The latter description lets us see where the $s$-bosons and $d$-bosons are coming from! Our representation of $\text{SO}(3)$ on $\mathbb{R}^6$ splits into two summands:

• the (real) spin-0 representation, which is 1-dimensional because it takes just one number to describe the rotation-invariant aspects of the shape of an ellipsoid centered at the origin: for example, its volume. In physics jargon this number tells us the monopole moment of our nucleus.

• the (real) spin-2 representation, which is 5-dimensional because it takes 5 numbers to describe all other aspects of the shape of an ellipsoid centered at the origin. In physics jargon these numbers tell us the quadrupole moment of our nucleus.

As usual, we can take linear combinations of the operators $q_j$ and $p_j$ to get annihilation and creation operators for $s$-bosons and $d$-bosons. If we want, we can think of these bosons as nucleon pairs. But we don’t need that microscopic interpretation if we don’t want it: we can just say we’re studying the quantum behavior of an oscillating ellipsoid!
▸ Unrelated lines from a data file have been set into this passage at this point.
## src/hdl/sdadc_pkg.sv

```systemverilog
// Shared constants for the dual sigma-delta converter configuration block.
// Assumes a single 25 MHz core clock and byte-wide special-function-register access.
package sdadc_pkg;

  // Register addresses in the special-function-register space.
  localparam logic [7:0] PRIMARY_CONVERTER_CONTROL_ADDR = 8'hD2;
  localparam logic [7:0] AUX_CONVERTER_CONTROL_ADDR = 8'hD3;
  localparam logic [7:0] DECIMATION_RATE_ADDR = 8'hD4;

  // Reset values, and the decimation factor forced during calibration.
  localparam logic [7:0] PRIMARY_CONVERTER_CONTROL_RST = 8'h07;
  localparam logic [7:0] AUX_CONVERTER_CONTROL_RST = 8'h00;
  localparam logic [7:0] DECIMATION_RATE_RST = 8'h45;
  localparam logic [7:0] DECIMATION_CAL = 8'hFF;

  // Writable bits; everything else reads as zero.
  localparam logic [7:0] PRIMARY_CONTROL_MASK = 8'h7F;
  localparam logic [7:0] AUX_CONTROL_MASK = 8'h78;

  // Field positions in the primary converter control register.
  localparam int PRI_EXT_REF_BIT = 6;
  localparam int PRI_CH_HI = 5;
  localparam int PRI_CH_LO = 4;
  localparam int PRI_UNI_BIT = 3;
  localparam int PRI_RANGE_HI = 2;
  localparam int PRI_RANGE_LO = 0;

  // Field positions in the auxiliary converter control register.
  localparam int AUX_EXT_REF_BIT = 6;
  localparam int AUX_CH_HI = 5;
  localparam int AUX_CH_LO = 4;
  localparam int AUX_UNI_BIT = 3;

  // Auxiliary channel codes.
  localparam logic [1:0] AUX_CH_INPUT_THREE = 2'h0;
  localparam logic [1:0] AUX_CH_INPUT_FOUR = 2'h1;
  localparam logic [1:0] AUX_CH_TEMP_SENSOR = 2'h2;
  localparam logic [1:0] AUX_CH_INPUT_FIVE = 2'h3;

  // Output coding of a zero input.
  localparam logic [23:0] PRIMARY_BIPOLAR_ZERO = 24'h800000;
  localparam logic [15:0] AUX_BIPOLAR_ZERO = 16'h8000;

  // Timing: update rate is modulator clock over (3 * 8 * decimation factor).
  localparam int CLK_HZ = 25_000_000;
  localparam int MOD_HZ = 32_768;
  localparam int DEC_MULT = 3 * 8;
  localparam int FIRST_RESULT_PERIODS = 2;
  localparam int MOD_ACC_W = $clog2(CLK_HZ) + 1;

endpackage

```

## src/hdl/sdadc_timer.sv

```systemverilog
// Conversion period timer for one converter, counting modulator ticks.
// Assumes mod_tick is a one-cycle enable at the modulator rate on the same clock.
`timescale 1ns/10ps
module sdadc_timer
  import sdadc_pkg::*;
#(
  parameter int CW = 13
) (
  input wire logic clk_sys,
  input wire logic rst_n,
  input wire logic mod_tick,
  input wire logic run,
  input wire logic restart,
  input wire logic [7:0] dec_factor,
  output logic period_end,
  output logic result_valid
);

  typedef struct packed {
    logic [CW-1:0] cnt;
    logic [1:0] periods;
    logic period_end;
    logic result_valid;
  } sdadc_timer_state_t;

  sdadc_timer_state_t s;
  sdadc_timer_state_t next_s;
  logic [CW-1:0] limit;

  // The limit follows the factor live, so a calibration override stretches the running period.
  assign limit = CW'(DEC_MULT) * CW'(dec_factor);

  always_comb begin
    next_s = s;
    next_s.period_end = 1'b0;
    next_s.result_valid = 1'b0;
    if (!run || restart) begin
      next_s.cnt = '0;
      next_s.periods = '0;
    end else if (mod_tick) begin
      if (s.cnt >= limit - CW'(1)) begin
        next_s.cnt = '0;
        next_s.period_end = 1'b1;
        // Chopping needs two whole periods before the first result settles.
        if (s.periods >= 2'(FIRST_RESULT_PERIODS - 1)) begin
          next_s.result_valid = 1'b1;
        end
        if (s.periods < 2'(FIRST_RESULT_PERIODS)) begin
          next_s.periods = s.periods + 2'h1;
        end
      end else begin
        next_s.cnt = s.cnt + CW'(1);
      end
    end
  end

  always_ff @(posedge clk_sys or negedge rst_n) begin
    if (!rst_n) begin
      s <= '0;
    end else begin
      s <= next_s;
    end
  end

  assign period_end = s.period_end;
  assign result_valid = s.result_valid;

endmodule

```

## src/hdl/sdadc_config.sv

```systemverilog
// Configuration registers and output timing for the primary and auxiliary converters.
// Assumes the core drives one-cycle sfr_wr and sfr_rd strobes on clk_sys, and that the
// converter filters present signed two's-complement samples on prim_raw and aux_raw.
`timescale 1ns/10ps
module sdadc_config
  import sdadc_pkg::*;
#(
  parameter int PRIMARY_W = 24,
  parameter int AUX_W = 16
) (
  input wire logic clk_sys,
  input wire logic rst_n,
  input wire logic [7:0] sfr_addr,
  input wire logic [7:0] sfr_wdata,
  input wire logic sfr_wr,
  input wire logic sfr_rd,
  output logic [7:0] sfr_rdata,
  input wire logic primary_active,
  input wire logic aux_converter_enable,
  input wire logic cal_active,
  input wire logic [PRIMARY_W-1:0] prim_raw,
  input wire logic [AUX_W-1:0] aux_raw,
  output logic [2:0] primary_range,
  output logic primary_ext_reference_sel,
  output logic [1:0] primary_channel,
  output logic aux_ext_reference_sel,
  output logic [3:0] aux_input_sel,
  output logic primary_converter_reset,
  output logic aux_converter_reset,
  output logic mod_clk_tick,
  output logic [7:0] decimation_effective,
  output logic [PRIMARY_W-1:0] prim_result,
  output logic prim_result_valid,
  output logic [AUX_W-1:0] aux_result,
  output logic aux_result_valid
);

  localparam int TIMER_W = 13;

  typedef struct packed {
    logic [7:0] primary_converter_control;
    logic [7:0] aux_converter_control;
    logic [7:0] decimation_rate;
    logic [7:0] rdata;
    logic aux_en_q;
    logic prim_rst;
    logic aux_rst;
    logic [MOD_ACC_W-1:0] mod_acc;
    logic mod_tick;
    logic [3:0] aux_sel;
    logic [7:0] eff_dec;
    logic [PRIMARY_W-1:0] prim_result;
    logic prim_valid;
    logic [AUX_W-1:0] aux_result;
    logic aux_valid;
  } sdadc_cfg_state_t;

  sdadc_cfg_state_t s;
  sdadc_cfg_state_t next_s;

  logic prim_sample;
  logic aux_sample;
  logic wr_primary;
  logic wr_aux;
  logic wr_decim;

  assign wr_primary = sfr_wr && (sfr_addr == PRIMARY_CONVERTER_CONTROL_ADDR);
  assign wr_aux = sfr_wr && (sfr_addr == AUX_CONVERTER_CONTROL_ADDR);
  assign wr_decim = sfr_wr && (sfr_addr == DECIMATION_RATE_ADDR);

  // Signed sample to output code. Unipolar spans only the positive half, so negative
  // samples clamp to zero and positive ones are doubled with saturation.
  function automatic logic [PRIMARY_W-1:0] code_primary(input logic [PRIMARY_W-1:0] raw,
                                                        input logic unipolar);
    logic [PRIMARY_W-1:0] res;
    res = '0;
    if (!unipolar) begin
      res = raw ^ PRIMARY_BIPOLAR_ZERO;
    end else if (raw[PRIMARY_W-1]) begin
      res = '0;
    end else if (raw[PRIMARY_W-2]) begin
      res = '1;
    end else begin
      res = {raw[PRIMARY_W-2:0], 1'b0};
    end
    return res;
  endfunction

  function automatic logic [AUX_W-1:0] code_aux(input logic [AUX_W-1:0] raw, input logic unipolar);
    logic [AUX_W-1:0] res;
    res = '0;
    if (!unipolar) begin
      res = raw ^ AUX_BIPOLAR_ZERO;
    end else if (raw[AUX_W-1]) begin
      res = '0;
    end else if (raw[AUX_W-2]) begin
      res = '1;
    end else begin
      res = {raw[AUX_W-2:0], 1'b0};
    end
    return res;
  endfunction

  always_comb begin
    next_s = s;
    next_s.prim_rst = 1'b0;
    next_s.aux_rst = 1'b0;
    next_s.prim_valid = 1'b0;
    next_s.aux_valid = 1'b0;
    next_s.mod_tick = 1'b0;
    next_s.aux_en_q = aux_converter_enable;

    // Fractional divider: the modulator rate does not divide the core clock evenly,
    // so an accumulator spreads the ticks with at most one cycle of jitter.
    if (s.mod_acc + MOD_ACC_W'(MOD_HZ) >= MOD_ACC_W'(CLK_HZ)) begin
      next_s.mod_acc = s.mod_acc + MOD_ACC_W'(MOD_HZ) - MOD_ACC_W'(CLK_HZ);
      next_s.mod_tick = 1'b1;
    end else begin
      next_s.mod_acc = s.mod_acc + MOD_ACC_W'(MOD_HZ);
    end

    // Reserved bits are masked at the write, so they store and read as zero.
    if (wr_primary) begin
      next_s.primary_converter_control = sfr_wdata & PRIMARY_CONTROL_MASK;
      // A primary change while the primary converter is active restarts both converters.
      if (primary_active) begin
        next_s.prim_rst = 1'b1;
        next_s.aux_rst = 1'b1;
      end
    end
    if (wr_aux) begin
      next_s.aux_converter_control = sfr_wdata & AUX_CONTROL_MASK;
      next_s.aux_rst = 1'b1;
    end
    if (aux_converter_enable && !s.aux_en_q) begin
      next_s.aux_rst = 1'b1;
    end
    if (wr_decim && !primary_active && !aux_converter_enable) begin
      next_s.decimation_rate = sfr_wdata;
    end

    // Calibration overrides the factor without touching the stored register.
    next_s.eff_dec = cal_active ? DECIMATION_CAL : s.decimation_rate;

    // One-hot positive-input select; the negative input is always analog ground.
    case (s.aux_converter_control[AUX_CH_HI:AUX_CH_LO])
      AUX_CH_INPUT_THREE: next_s.aux_sel = 4'h1;
      AUX_CH_INPUT_FOUR: next_s.aux_sel = 4'h2;
      AUX_CH_TEMP_SENSOR: next_s.aux_sel = 4'h4;
      AUX_CH_INPUT_FIVE: next_s.aux_sel = 4'h8;
      default: next_s.aux_sel = 4'h0;
    endcase

    if (prim_sample) begin
      next_s.prim_result = code_primary(prim_raw, s.primary_converter_control[PRI_UNI_BIT]);
      next_s.prim_valid = 1'b1;
    end
    // The temperature sensor is trimmed so a signed zero means zero degrees; bipolar
    // coding then places it at 8000 with one count per degree in the high byte.
    if (aux_sample) begin
      next_s.aux_result = code_aux(aux_raw, s.aux_converter_control[AUX_UNI_BIT]);
      next_s.aux_valid = 1'b1;
    end

    next_s.rdata = 8'h00;
    if (sfr_rd) begin
      case (sfr_addr)
        PRIMARY_CONVERTER_CONTROL_ADDR: next_s.rdata = s.primary_converter_control;
        AUX_CONVERTER_CONTROL_ADDR: next_s.rdata = s.aux_converter_control;
        DECIMATION_RATE_ADDR: next_s.rdata = s.decimation_rate;
        default: next_s.rdata = 8'h00;
      endcase
    end
  end

  always_ff @(posedge clk_sys or negedge rst_n) begin
    if (!rst_n) begin
      s <= '0;
      s.primary_converter_control <= PRIMARY_CONVERTER_CONTROL_RST;
      s.aux_converter_control <= AUX_CONVERTER_CONTROL_RST;
      s.decimation_rate <= DECIMATION_RATE_RST;
      s.eff_dec <= DECIMATION_RATE_RST;
      s.aux_sel <= 4'h1;
    end else begin
      s <= next_s;
    end
  end

  // Both timers share the effective factor, so both converters update at one rate.
  sdadc_timer #(
    .CW(TIMER_W)
  ) u_primary_timer (
    .clk_sys(clk_sys),
    .rst_n(rst_n),
    .mod_tick(s.mod_tick),
    .run(primary_active),
    .restart(s.prim_rst),
    .dec_factor(s.eff_dec),
    .period_end(),
    .result_valid(prim_sample)
  );

  // The auxiliary timer restarts alone, so a running primary conversion is untouched.
  sdadc_timer #(
    .CW(TIMER_W)
  ) u_aux_timer (
    .clk_sys(clk_sys),
    .rst_n(rst_n),
    .mod_tick(s.mod_tick),
    .run(aux_converter_enable),
    .restart(s.aux_rst),
    .dec_factor(s.eff_dec),
    .period_end(),
    .result_valid(aux_sample)
  );

  assign sfr_rdata = s.rdata;
  assign primary_range = s.primary_converter_control[PRI_RANGE_HI:PRI_RANGE_LO];
  assign primary_ext_reference_sel = s.primary_converter_control[PRI_EXT_REF_BIT];
  assign primary_channel = s.primary_converter_control[PRI_CH_HI:PRI_CH_LO];
  // No range field exists on the auxiliary side; its span follows the chosen reference.
  assign aux_ext_reference_sel = s.aux_converter_control[AUX_EXT_REF_BIT];
  assign aux_input_sel = s.aux_sel;
  assign primary_converter_reset = s.prim_rst;
  assign aux_converter_reset = s.aux_rst;
  assign mod_clk_tick = s.mod_tick;
  assign decimation_effective = s.eff_dec;
  assign prim_result = s.prim_result;
  assign prim_result_valid = s.prim_valid;
  assign aux_result = s.aux_result;
  assign aux_result_valid = s.aux_valid;

endmodule

```

## config.mk

```make
export PLATFORM = sky130hd
export DESIGN_NAME = sdadc_config
export DESIGN_NICKNAME = d
export VERILOG_FILES = /design/src/hdl/sdadc_pkg.sv /design/src/hdl/sdadc_timer.sv /design/src/hdl/sdadc_config.sv
export SDC_FILE = /design/constraint.sdc
export NUM_CORES = 1
export LEC_CHECK = 0
export BUFFER_PORTS_ARGS = -buffer_cell sky130_fd_sc_hd__buf_4
export CAP_MARGIN = 40
export CORE_UTILIZATION = 35
export DETAILED_ROUTE_END_ITERATION = 16
export GPL_ROUTABILITY_DRIVEN = 0
export PLACE_DENSITY = 0.65
export REMOVE_ABC_BUFFERS = 1
export SETUP_SLACK_MARGIN = 0.4
export SLEW_MARGIN = 20
export SYNTH_ARGS = -nofsm -noshare
export SYNTH_HDL_FRONTEND = slang
export SYNTH_SLANG_ARGS = --single-unit
export TNS_END_PERCENT = 20
```

## constraint.sdc

```tcl
create_clock -name clk_sys -period 4.4 [get_ports clk_sys]
set_input_delay 0.44 -clock clk_sys [delete_from_list [all_inputs] [get_ports clk_sys]]
set_output_delay 0.44 -clock clk_sys [all_outputs]
set_load 0.1 [all_outputs]
```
After we have our Hilbert space and these operators on it, we can write down a Hamiltonian for our nucleus, or various possible candidate Hamiltonians, in terms of these operators. Talmi’s book goes into a lot of detail on that. And then we can compare the oscillations these Hamiltonians predict to what we see in the lab. (Often we just see the frequencies of the standing waves, which are proportional to the eigenvalues of the Hamiltonian.)

So, from a high-level mathematical viewpoint, what we’ve done is try to define a manifold $M$ of ellipsoid shapes, and then form its cotangent bundle $T^\ast M$, and then quantize that and start studying ‘quantum ellipsoids’.

Pretty cool! And there’s a lot more to say about it. But I’m wondering if there might be a better manifold of ellipsoid shapes than just $\mathbb{R}^6$. After all, when $1+a, 1+b$ or $1+c$ become negative things go haywire: our ellipsoid can turn into a hyperboloid! The approach I’ve described is probably fine ‘perturbatively’, i.e. when $a,b,c,d,e,f$ are small. But it may not be the best when our ellipsoid oscillates so much it gets far from spherical.

I think we need a real algebraic geometer here. In both senses of the word ‘real’.